A Stable and Energy-Dense Polysulfide/Permanganate Flow Battery

Redox flow batteries (RFBs) as promising technologies for energy storage have attracted burgeoning efforts and have achieved many advances in the past decades. However, for practical applications, the exploration of high-performance RFB systems is still of significance. In this work, inspired by the high solubility and low cost of both polysulfides and permanganates, the S/Mn RFBs with S₄^2-/S₂^2- and MnO₄^-/MnO₄^2- as negative and positive redox pairs are demonstrated.
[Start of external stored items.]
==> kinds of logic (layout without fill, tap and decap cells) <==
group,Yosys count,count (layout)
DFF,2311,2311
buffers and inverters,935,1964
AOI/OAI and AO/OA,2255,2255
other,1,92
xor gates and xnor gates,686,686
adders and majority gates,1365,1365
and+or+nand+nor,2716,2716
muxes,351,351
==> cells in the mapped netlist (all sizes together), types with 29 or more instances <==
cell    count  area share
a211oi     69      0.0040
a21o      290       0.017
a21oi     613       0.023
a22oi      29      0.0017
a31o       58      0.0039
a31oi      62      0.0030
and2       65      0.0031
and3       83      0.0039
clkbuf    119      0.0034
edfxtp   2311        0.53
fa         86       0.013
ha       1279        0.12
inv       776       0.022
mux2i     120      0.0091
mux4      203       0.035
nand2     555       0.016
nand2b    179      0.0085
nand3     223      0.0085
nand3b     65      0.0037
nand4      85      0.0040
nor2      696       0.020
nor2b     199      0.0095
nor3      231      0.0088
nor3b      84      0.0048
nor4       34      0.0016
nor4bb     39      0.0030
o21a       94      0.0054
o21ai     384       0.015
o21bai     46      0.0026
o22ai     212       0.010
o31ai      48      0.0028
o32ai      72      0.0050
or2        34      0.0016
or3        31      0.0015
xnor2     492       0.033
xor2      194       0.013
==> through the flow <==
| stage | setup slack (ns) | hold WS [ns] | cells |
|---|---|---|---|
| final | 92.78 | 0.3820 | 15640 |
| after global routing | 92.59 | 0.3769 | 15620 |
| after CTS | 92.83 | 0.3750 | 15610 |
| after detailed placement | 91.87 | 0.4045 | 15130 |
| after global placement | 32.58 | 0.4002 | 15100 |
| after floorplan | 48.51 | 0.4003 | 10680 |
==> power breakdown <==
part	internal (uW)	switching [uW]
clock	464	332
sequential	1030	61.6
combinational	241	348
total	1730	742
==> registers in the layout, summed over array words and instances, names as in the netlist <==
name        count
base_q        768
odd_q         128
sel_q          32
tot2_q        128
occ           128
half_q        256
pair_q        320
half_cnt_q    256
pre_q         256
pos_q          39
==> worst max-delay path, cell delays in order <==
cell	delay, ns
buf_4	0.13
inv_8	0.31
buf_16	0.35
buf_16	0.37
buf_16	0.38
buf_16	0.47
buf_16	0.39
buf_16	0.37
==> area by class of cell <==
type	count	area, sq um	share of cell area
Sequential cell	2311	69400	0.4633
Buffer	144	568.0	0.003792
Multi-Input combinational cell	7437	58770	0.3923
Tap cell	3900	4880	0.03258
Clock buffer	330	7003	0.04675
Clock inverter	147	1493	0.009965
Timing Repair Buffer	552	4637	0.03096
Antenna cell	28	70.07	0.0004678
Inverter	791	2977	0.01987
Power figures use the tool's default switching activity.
Moreover, to solve the poor cycling performance caused by the sluggish kinetics of polysulfide-involved redox reactions and instability of the carbon felt (CF) electrode in the strong oxidative and corrosive catholyte, both the anode and cathode are designed to obtain high performance. Herein, the NiS_x/Ni foam exhibiting electrocatalysis activity toward polysulfide ions is prepared and works as the anode while the graphene-modified carbon felt (G/CF) with high stability is fabricated and utilized as the cathode. Additionally, NaMnO₄ with a high solubility limit (3.92 M) in the alkaline supporting electrolyte is preferred to KMnO₄ as the redox-active molecule in the catholyte. The resulting S/Mn RFB cells show outstanding cell performance, such as high energy density (67.8 Wh L^-1), long cycling lifetime with a temporal capacity fade of 0.025% h^-1, and low chemical cost of electrolytes (17.31 $ kWh^-1). Moreover, a three-cell stack shows good cycling stability over 100 cycles (226.8 h) with high performance, verifying the good scalability of the proposed S/Mn RFB system. Therefore, the present strategy provides a reliable candidate for stable, energy-dense, and cost-effective devices for future energy storage applications.